Observations about the responsiveness of each histologic type to dilation are made retrospectively, because only the MD type can be diagnosed at the time of endoscopy. Dilation for all types of CES has been accepted by some groups as an appropriate first-line treatment for this reason, and because it is effective, minimally invasive and safe [6]. In their series, Amae et al. [6] found that 8 of 11 children who underwent initial dilation developed a recurrence. In those patients who developed a single recurrence, they then proceeded to esophageal resection. In our own experience, two of our three patients required a repeat dilation; however, this second dilation proved successful. This suggests that taking an approach of repetitive dilations may well avoid surgical resection. Clearly, if a CES lesion proves to be resistant to a series of dilations, then it can be tentatively diagnosed as the TBR type and surgical resection can be planned with the knowledge that less invasive treatment options have been attempted first.

Perforation is a well-known complication of dilation [5]. It incurs extended hospitalization and may require a thoracotomy for surgical correction. However, the risk of perforation should not preclude the use of endoscopic dilation as first-line treatment. Performing esophageal resection on patients with lesions potentially amenable to dilation would unnecessarily commit those patients to a shortened esophagus, gastroesophageal reflux and, in some, the need for an eventual antireflux procedure. Furthermore, though resection may eliminate the CES lesion, a proportion of patients will develop post-resection stricture and will experience similar symptomatology despite treatment [5].
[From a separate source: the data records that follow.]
Background: an optimization exercise with open tools, aiming at small area. Do not read the settings as production practice.
The RTL was checked by simulation tests, not by an equivalence proof against the original design.
Power figures rest on the tool's default switching activity, not on a simulated workload.

## the previous run
==> flow/design.v <==
module vtx_rx_decoder (
    input  wire        clk,
    input  wire        rst,           
    input  wire        proto,         
    input  wire        rx_valid,
    input  wire [7:0]  rx_data,
    output reg  [1:0]  sa_version,    
    output reg         sa_channel_vld,
    output reg  [7:0]  sa_channel,
    output reg         sa_power_vld,
    output reg  [7:0]  sa_power,
    output reg         sa_mode_vld,
    output reg  [7:0]  sa_mode,
    output reg         sa_freq_vld,
    output reg  [15:0] sa_freq,
    output reg         sa_pit_freq_vld,
    output wire [15:0] sa_pit_freq,
    output reg  [31:0] sa_bad_preamble,
    output reg  [31:0] sa_bad_length,
    output reg  [31:0] sa_crc_err,
    output reg         sa_frame_ok,   
    output reg  [7:0]  sa_frame_code,
    output reg  [15:0] tr_min_freq,
    output reg  [15:0] tr_max_freq,
    output reg  [15:0] tr_max_power,
    output reg  [15:0] tr_obs_freq,
    output reg  [15:0] tr_obs_power,
    output reg  [7:0]  tr_ctrl_flags,
    output reg         tr_obs_pit,
    output reg  [15:0] tr_act_power,
    output reg  [15:0] tr_temp,
    output reg  [31:0] tr_bad_frame,
    output reg         tr_frame_ok,   
    output wire [7:0]  tr_frame_code
);
    function [7:0] crc8_byte;
        input [7:0] c;
        input [7:0] d;
        integer i;
        reg [7:0] x;
        begin
            x = c ^ d;
            for (i = 0; i < 8; i = i + 1)
                x = x[7] ? ((x << 1) ^ 8'hD5) : (x << 1);
            crc8_byte = x;
        end
    endfunction
    localparam [7:0] CRC_PREAMBLE = 8'hB4;
    wire sa_in = rx_valid && !proto;
    wire tr_in = rx_valid &&  proto;
    reg [3:0]  sa_ph;
    reg [4:0]  sa_rem;
    reg [7:0]  sa_cmd;
    reg [7:0]  sa_crc;
    reg [7:0]  sa_s0, sa_s1, sa_s2, sa_s3, sa_s4;
    reg [14:0] sa_pit;
    assign sa_pit_freq = {1'b0, sa_pit};
    wire sa_body    = sa_ph[3];
    wire sa_last    = (sa_rem == 5'd0);
    wire sa_is_cmd  = (sa_ph == 4'd2);
    wire sa_is_len  = (sa_ph == 4'd3);
    wire sa_set_cls = (sa_cmd[7:5] == 3'd0) && (sa_cmd[2:0] == 3'd1) && !(sa_cmd[4] && sa_cmd[3]);
    wire sa_c04     = (sa_cmd == 8'h04);
    wire sa_len_bad = (rx_data[7:5] != 3'd0) || (rx_data[4] && rx_data[3:0] != 4'd0);
    wire [7:0] sa_crc_nx = crc8_byte(sa_is_cmd ? CRC_PREAMBLE : sa_crc, rx_data);
    wire sa_data_in = sa_in && sa_body && !sa_last;
    wire sa_crc_in  = sa_in && sa_body && sa_last;
    wire sa_good    = sa_crc_in && (sa_crc == rx_data);
    wire sa_full    = (sa_ph[2:0] == 3'd5);
    always @(posedge clk) begin
        if (sa_in)
            sa_crc <= sa_crc_nx;
        if (sa_in && sa_is_cmd)
            sa_cmd <= rx_data;
        if (sa_in && sa_is_len)
            sa_rem <= rx_data[4:0];
        else if (sa_data_in)
            sa_rem <= sa_rem - 5'd1;
        if (sa_data_in && sa_ph[2:0] == 3'd0) sa_s0 <= rx_data;
        if (sa_data_in && sa_ph[2:0] == 3'd1) sa_s1 <= rx_data;
        if (sa_data_in && sa_ph[2:0] == 3'd2) sa_s2 <= rx_data;
        if (sa_data_in && sa_ph[2:0] == 3'd3) sa_s3 <= rx_data;
        if (sa_data_in && sa_ph[2:0] == 3'd4) sa_s4 <= rx_data;
    end
    wire nrst      = !rst;
    wire sa_set_ok = sa_good && sa_set_cls;
    wire ld_fc     = sa_good;
    wire ld_ver    = sa_set_ok;
    wire ld_ch     = sa_set_ok && (sa_ph[2:0] != 3'd0);
    wire ld_pw     = sa_set_ok && (sa_ph[2:1] != 2'd0);
    wire ld_md     = sa_set_ok && (sa_ph[2] || sa_ph[1:0] == 2'd3);
    wire ld_fq     = sa_good && sa_full && (sa_set_cls || (sa_c04 && !sa_s3[7]));
    wire ld_pt     = sa_good && sa_full && sa_c04 && sa_s3[7];
    always @(posedge clk) begin
        sa_frame_ok     <= nrst & sa_good;
        sa_frame_code   <= (sa_cmd & {8{nrst & ld_fc}}) | (sa_frame_code & {8{nrst & !ld_fc}});
        sa_version      <= ({sa_cmd[4] | sa_cmd[3], !sa_cmd[3]} & {2{nrst & ld_ver}}) |
                           (sa_version & {2{nrst & !ld_ver}});
        sa_channel      <= (sa_s0 & {8{nrst & ld_ch}}) | (sa_channel & {8{nrst & !ld_ch}});
        sa_power        <= (sa_s1 & {8{nrst & ld_pw}}) | (sa_power & {8{nrst & !ld_pw}});
        sa_mode         <= (sa_s2 & {8{nrst & ld_md}}) | (sa_mode & {8{nrst & !ld_md}});
        sa_freq         <= ({sa_s3, sa_s4} & {16{nrst & ld_fq}}) | (sa_freq & {16{nrst & !ld_fq}});
        sa_pit          <= ({sa_s3[6:0], sa_s4} & {15{nrst & ld_pt}}) | (sa_pit & {15{nrst & !ld_pt}});
        sa_channel_vld  <= nrst & (sa_channel_vld | ld_ch);
        sa_power_vld    <= nrst & (sa_power_vld | ld_pw);
        sa_mode_vld     <= nrst & (sa_mode_vld | ld_md);
        sa_freq_vld     <= nrst & (sa_freq_vld | ld_fq);
        sa_pit_freq_vld <= nrst & (sa_pit_freq_vld | ld_pt);
    end
    always @(posedge clk) begin
        if (rst) begin
            sa_ph           <= 4'd0;
            sa_bad_preamble <= 32'd0;
            sa_bad_length   <= 32'd0;
            sa_crc_err      <= 32'd0;
        end else begin
            if (sa_in) begin
                if (sa_body) begin
                    if (sa_last)
                        sa_ph <= 4'd0;
                    else if (!sa_full)
                        sa_ph <= sa_ph + 4'd1;
                end else if (sa_ph == 4'd0) begin
                    if (rx_data == 8'hAA)
                        sa_ph <= 4'd1;
                end else if (sa_ph == 4'd1) begin
                    if (rx_data == 8'h55)
                        sa_ph <= 4'd2;
                    else
                        sa_ph <= 4'd0;
                end else if (sa_is_cmd) begin
                    sa_ph <= 4'd3;
                end else begin
                    if (sa_len_bad)
                        sa_ph <= 4'd0;
                    else
                        sa_ph <= sa_c04 ? 4'd11 : 4'd8;
                end
            end
            if (sa_in && ((sa_ph == 4'd0 && rx_data != 8'hAA) ||
                          (sa_ph == 4'd1 && rx_data != 8'h55)))
                sa_bad_preamble <= sa_bad_preamble + 32'd1;
            if (sa_in && sa_is_len && sa_len_bad)
                sa_bad_length <= sa_bad_length + 32'd1;
            if (sa_crc_in && !sa_good)
                sa_crc_err <= sa_crc_err + 32'd1;
        end
    end
    reg [3:0]  tr_cnt;
    reg [1:0]  tr_code;
    reg [7:0]  tr_sum;
    reg [63:0] tr_buf;      
    reg [1:0]  tr_fc;
    assign tr_frame_code = {1'b0, {3{tr_fc != 2'd0}}, 1'b0,
                            tr_fc == 2'd2, tr_fc != 2'd0, tr_fc == 2'd3};
    wire tr_is_r = (rx_data == 8'h72);
    wire tr_is_v = (rx_data == 8'h76);
    wire tr_is_s = (rx_data == 8'h73);
    wire tr_code_ok = tr_is_r || tr_is_v || tr_is_s;
    wire [15:0] tr_w1 = tr_buf[15:0];
    wire [15:0] tr_w2 = tr_buf[31:16];
    wire [15:0] tr_w3 = tr_buf[47:32];
    wire [15:0] tr_w4 = tr_buf[63:48];
    wire tr_end  = tr_in && (tr_cnt == 4'd15);
    wire tr_good = tr_end && (tr_code != 2'd0) && (rx_data == 8'h00);
    always @(posedge clk) begin
        if (tr_in && tr_cnt == 4'd1)
            tr_code <= {tr_is_v | tr_is_s, tr_is_r | tr_is_s};
        else if (tr_in && tr_cnt == 4'd14 && tr_sum != rx_data)
            tr_code <= 2'd0;
        if (tr_in)
            tr_sum <= (tr_cnt == 4'd1 ? 8'd0 : tr_sum) + rx_data;
        if (tr_in && tr_cnt >= 4'd2 && tr_cnt <= 4'd9)
            tr_buf <= {rx_data, tr_buf[63:8]};
    end
    wire ld_tfc = tr_good;
    wire ld_r   = tr_good && tr_code == 2'd1 && tr_w1 != 16'd0 && tr_w2 != 16'd0 && tr_w3 != 16'd0;
    wire ld_v   = tr_good && tr_code == 2'd2;
    wire ld_s   = tr_good && tr_code == 2'd3 && tr_w3 != 16'd0;
    always @(posedge clk) begin
        tr_frame_ok   <= nrst & tr_good;
        tr_fc         <= (tr_code & {2{nrst & ld_tfc}}) | (tr_fc & {2{nrst & !ld_tfc}});
        tr_min_freq   <= (tr_w1 & {16{nrst & ld_r}}) | (tr_min_freq  & {16{nrst & !ld_r}});
        tr_max_freq   <= (tr_w2 & {16{nrst & ld_r}}) | (tr_max_freq  & {16{nrst & !ld_r}});
        tr_max_power  <= (tr_w3 & {16{nrst & ld_r}}) | (tr_max_power & {16{nrst & !ld_r}});
        tr_obs_freq   <= (tr_w1 & {16{nrst & ld_v}}) | (tr_obs_freq  & {16{nrst & !ld_v}});
        tr_obs_power  <= (tr_w2 & {16{nrst & ld_v}}) | (tr_obs_power & {16{nrst & !ld_v}});
        tr_ctrl_flags <= (tr_w3[7:0] & {8{nrst & ld_v}}) | (tr_ctrl_flags & {8{nrst & !ld_v}});
        tr_obs_pit    <= ((tr_w3[15:8] != 8'd0) & nrst & ld_v) | (tr_obs_pit & nrst & !ld_v);
        tr_act_power  <= (tr_w4 & {16{nrst & ld_v}}) | (tr_act_power & {16{nrst & !ld_v}});
        tr_temp       <= (tr_w3 & {16{nrst & ld_s}}) | (tr_temp & {16{nrst & !ld_s}});
    end
    always @(posedge clk) begin
        if (rst) begin
            tr_cnt       <= 4'd0;
            tr_bad_frame <= 32'd0;
        end else begin
            if (tr_in) begin
                if ((tr_cnt == 4'd0 && rx_data != 8'h0F) ||
                    (tr_cnt == 4'd1 && !tr_code_ok))
                    tr_cnt <= 4'd0;
                else
                    tr_cnt <= tr_cnt + 4'd1;
            end
            if (tr_end && !tr_good)
                tr_bad_frame <= tr_bad_frame + 32'd1;
        end
    end
endmodule
export LEC_CHECK = 0
export CAP_MARGIN = 20
export CORE_MARGIN = 2
export CORE_UTILIZATION = 70
export CTS_BUF_LIST = sky130_fd_sc_hd__clkbuf_4
export SLEW_MARGIN = 20
create_clock -name core_clock -period 10.0 [get_ports {clk}]
standard.sh (not shown) runs the stock make flow with config.mk's settings and CLKGATE_MAP_FILE= SYNTH_SCRIPT=/design/flow/synth_recipe.tcl, a recipe that flattens the netlist after the stock synthesis.
==> flow/flow/run.sh <==
#!/bin/bash
# Layout flow: the standard ORFS flow (standard.sh), with three changes:
#  - synthesis is the standard one (synth_recipe.tcl, ORFS synth.tcl), except that
#    the final ABC technology mapping uses the area-oriented script in
#    flow/abc_area.script;
#  - the port buffers that global placement inserts use sky130_fd_sc_hd__buf_1;
#  - clock tree synthesis inserts no dummy loads, and clusters at most 9
#    flip-flops within 35 um per sky130_fd_sc_hd__clkbuf_4.
# Each tool's full output goes to ORFS's own logs under orfs/logs/, and this
# script's output to flow_run.log, all in the work folder.
set -euo pipefail
W=$(pwd)
exec > >(tee -a "$W/flow_run.log") 2>&1

# synth.tcl with the ABC script replaced (the line after the preamble is sourced)
sed '/^source \$::env(SCRIPTS_DIR)\/synth_preamble.tcl$/a set abc_args [lreplace $abc_args 1 1 '"$W"'/flow/abc_area.script]' \
    "$FLOW_HOME/scripts/synth.tcl" > "$W/own_synth_body.tcl"
grep -q "abc_area.script" "$W/own_synth_body.tcl"
sed 's#source \$::env(SCRIPTS_DIR)/synth.tcl#source '"$W"'/own_synth_body.tcl#' \
    "$W/synth_recipe.tcl" > "$W/own_synth.tcl"
grep -q "own_synth_body.tcl" "$W/own_synth.tcl"

# standard.sh with the synthesis script swapped
sed 's#SYNTH_SCRIPT=[^ ]*#SYNTH_SCRIPT='"$W"'/own_synth.tcl#' "$W/standard.sh" > "$W/own_standard.sh"
grep -q "own_synth.tcl" "$W/own_standard.sh"

export BUFFER_PORTS_ARGS="-buffer_cell sky130_fd_sc_hd__buf_1"
export CTS_ARGS="-sink_clustering_enable -repair_clock_nets -dont_use_dummy_load -buf_list sky130_fd_sc_hd__clkbuf_4 -sink_clustering_size 9 -sink_clustering_max_diameter 35"
bash "$W/own_standard.sh" finish
test -f "$W/out/final.def"
==> flow/flow/abc_area.script <==
strash
dc2
dc2
&get -n
&st
&dch -f
&nf -R 1000 -p
&put
strash
dc2
dc2
&get -n
&st
&dch -f
&nf -R 1000 -p
&put
topo
--- input diff the previous run..the current run ---
diff --git a/flow/design.v b/flow/design.v
--- a/flow/design.v
+++ b/flow/design.v
@@ -59,19 +59,22 @@
     wire sa_last    = (sa_rem == 5'd0);
     wire sa_is_cmd  = (sa_ph == 4'd2);
     wire sa_is_len  = (sa_ph == 4'd3);
     wire sa_set_cls = (sa_cmd[7:5] == 3'd0) && (sa_cmd[2:0] == 3'd1) && !(sa_cmd[4] && sa_cmd[3]);
     wire sa_c04     = (sa_cmd == 8'h04);
     wire sa_len_bad = (rx_data[7:5] != 3'd0) || (rx_data[4] && rx_data[3:0] != 4'd0);
-    wire [7:0] sa_crc_nx = crc8_byte(sa_is_cmd ? CRC_PREAMBLE : sa_crc, rx_data);
+    wire sa_pre     = (sa_ph[3:1] == 3'd0);
+    wire [7:0] sa_crc_nx = crc8_byte(sa_crc, rx_data);
     wire sa_data_in = sa_in && sa_body && !sa_last;
     wire sa_crc_in  = sa_in && sa_body && sa_last;
     wire sa_good    = sa_crc_in && (sa_crc == rx_data);
     wire sa_full    = (sa_ph[2:0] == 3'd5);
     always @(posedge clk) begin
-        if (sa_in)
+        if (sa_pre)
+            sa_crc <= CRC_PREAMBLE;
+        else if (sa_in)
             sa_crc <= sa_crc_nx;
         if (sa_in && sa_is_cmd)
             sa_cmd <= rx_data;
         if (sa_in && sa_is_len)
             sa_rem <= rx_data[4:0];
         else if (sa_data_in)
@@ -165,14 +168,16 @@
     wire tr_good = tr_end && (tr_code != 2'd0) && (rx_data == 8'h00);
     always @(posedge clk) begin
         if (tr_in && tr_cnt == 4'd1)
             tr_code <= {tr_is_v | tr_is_s, tr_is_r | tr_is_s};
         else if (tr_in && tr_cnt == 4'd14 && tr_sum != rx_data)
             tr_code <= 2'd0;
-        if (tr_in)
-            tr_sum <= (tr_cnt == 4'd1 ? 8'd0 : tr_sum) + rx_data;
+        if (tr_cnt == 4'd0)
+            tr_sum <= 8'd0;
+        else if (tr_in)
+            tr_sum <= tr_sum + rx_data;
         if (tr_in && tr_cnt >= 4'd2 && tr_cnt <= 4'd9)
             tr_buf <= {rx_data, tr_buf[63:8]};
     end
     wire ld_tfc = tr_good;
     wire ld_r   = tr_good && tr_code == 2'd1 && tr_w1 != 16'd0 && tr_w2 != 16'd0 && tr_w3 != 16'd0;
     wire ld_v   = tr_good && tr_code == 2'd2;
Findings:
[compare] base=the previous run new=the current run: mean instance size in the synthesized netlist now smaller; total power now smaller.
Summary of the current run over the previous run: clock-buffer cell count went down by 6; power in sequential cells decreased by about 4% relative to the old numbers; die area decreased by about 0.8% relative to the old numbers; post-synthesis adder-cell area fraction level.
In the current run, the sequential share of layout area came out 0.26 points below the value in the previous run.
Against the previous run as the reference, the current run delivers a lower share of power burned in combinational logic.
Sum of routed wire length over all layers is higher on the current run

[afterwards: timing with drivers on the ports]
The results above use ideal ports. As a check the final layouts listed here were re-extracted and re-timed, cells and wires unchanged.
Step 1 assumes that a clkbuf_16 drives the clock port and a buf_2 every other input.
Step 2 adds t to the input delays and takes it off the output delays; t is the mean of the earliest and latest rising clock arrival at the registers after step 1. Input paths then give back, and output paths get back, about the clock's delay inside the block.
Slacks: ideal / step 1 / step 2; pairs: ideal / step 1.
run | t (ns) | setup WS [ns] | pins driven straight from the clock port
the previous run | 0.709 | 3.405 / 3.422 / 2.713 | 1
the current run | 0.724 | 3.404 / 3.427 / 2.703 | 1
After both steps every run listed still meets setup and hold. The setup slack of the current run, which loses most, moves by +0.023 ns with the drivers and by -0.701 ns with both steps.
We believe that all CES lesions should be initially treated with dilation. To minimize the risk of perforation, endoscopically guided or fluoroscopically guided balloon dilation may be performed instead of bougie dilation. These methods have the mechanical advantage of applying a circumferential rather than an axial shearing force on the stenosis.

Conclusion

Congenital esophageal stenosis is a difficult diagnosis to make, but vigilance in the workup of esophageal pathology may spare patients unnecessary interventions. When CES is diagnosed, patients should be treated with endoscopic or fluoroscopically-guided dilation of the lesion. Only if the lesion fails to respond to a series of dilations should surgical resection be considered.